• **Exercise directions**: Scan the entries line by line and return those with "config".

Collected data:
[Start of Attachment]

Context: an optimization exercise on an open-source flow, tuned for small area, a short achievable clock period and few clock cycles per item. The choices shown serve that exercise and are no tape-out recipe.
The RTL was checked by simulation tests, not by an equivalence proof against the original design.

run A:
==> flow/design.v (excerpt) <==
module aesha_keccak(input  logic         i_clk,
                    input  logic         i_reset,    
                    input  logic         i_start,
                    input  logic [511:0] i_data,
                    output logic [511:0] o_data,
                    output logic         o_busy,
                    output logic         o_done
                   );
    logic        busy, done;
    logic [4:0]  cnt;
    logic        ld;
    logic [24:0][63:0] a, a_in, a_nx;
    logic [4:0][63:0]  p01, p23, p0123, c, d;
    logic [24:0][63:0] t;       
    logic [24:0][63:0] b;       
    logic [63:0]       rc;
    logic [63:0]       ldv;
    always_ff @(posedge i_clk or negedge i_reset) begin
        if (!i_reset) begin
            busy <= 1'b0;
            done <= 1'b0;
            cnt  <= 5'd0;
        end else begin
            done <= busy && (cnt == 5'd23);
            if (!busy) begin
                busy <= i_start;
                cnt  <= 5'd0;
            end else begin
                if (cnt == 5'd23) busy <= 1'b0;
                cnt <= cnt + 5'd1;
            end
        end
    end
    assign ld  = !busy;
    assign ldv = {64{ld}};
    genvar l, k;
    generate
        for (l = 0; l < 25; l++) begin : g_in
            if (l < 8) begin : g_msg
                for (k = 0; k < 8; k++) begin : g_byte
                    assign a_in[l][8*k +: 8] = i_data[511 - 8*(8*l + k) -: 8];
                end
            end else if (l == 8) begin : g_pad
                assign a_in[l] = 64'h8000000000000001;
            end else begin : g_zero
  ...
Size: roughly 10000 cells after synthesis, ~1600 flip-flops, ~1000 I/O pins, about 97000 um2 of cells after synthesis.
==> flow/config.mk <==
export PLATFORM = sky130hd
export DESIGN_NAME = aesha_keccak
export DESIGN_NICKNAME = aesha_keccak
export VERILOG_FILES = /design/flow/design.v
export SDC_FILE = /design/flow/constraint.sdc
export NUM_CORES = 4
export LEC_CHECK = 0
export CAP_MARGIN = 20
export CORE_MARGIN = 2
export CORE_UTILIZATION = 50
export CTS_BUF_LIST = sky130_fd_sc_hd__clkbuf_16
export CTS_CLUSTER_DIAMETER = 60
export CTS_CLUSTER_SIZE = 20
export PLACE_DENSITY = 0.6
export SETUP_SLACK_MARGIN = 2.5
export SLEW_MARGIN = 20
export SYNTH_HIERARCHICAL = 1
==> flow/constraint.sdc <==
create_clock -name core_clock -period 5.5 [get_ports {i_clk}]
set_input_delay 1.1000 -clock core_clock [delete_from_list [all_inputs] [get_ports {i_clk}]]
set_output_delay 1.1000 -clock core_clock [all_outputs]
set_load 0.01 [all_outputs]
standard.sh (not shown) runs the stock make flow with config.mk's settings and CLKGATE_MAP_FILE= SYNTH_SCRIPT=/design/flow/synth_recipe.tcl, a recipe that flattens the netlist after the stock synthesis.
==> flow/flow/run.sh <==
#!/bin/bash
# The standard ORFS layout (standard.sh), with faster, smaller port buffers
# (buffer_ports -buffer_cell) and sizing not tied to cell footprints.
set -euo pipefail
bash standard.sh \
  "BUFFER_PORTS_ARGS=-buffer_cell sky130_fd_sc_hd__buf_2" \
  MATCH_CELL_FOOTPRINT=0 \
  finish > standard_sh.log 2>&1
Run A completed end to end with timing, DRC and antenna clean.
Testbench counts of run A, summed over its fixed seeds: cycles 8,000, items 320.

[End of Attachment]

• **Exercise response**:
==> flow/config.mk <==
standard.sh (not shown) runs the stock make flow with config.mk's settings and CLKGATE_MAP_FILE= SYNTH_SCRIPT=/design/flow/synth_recipe.tcl, a recipe that flattens the netlist after the stock synthesis.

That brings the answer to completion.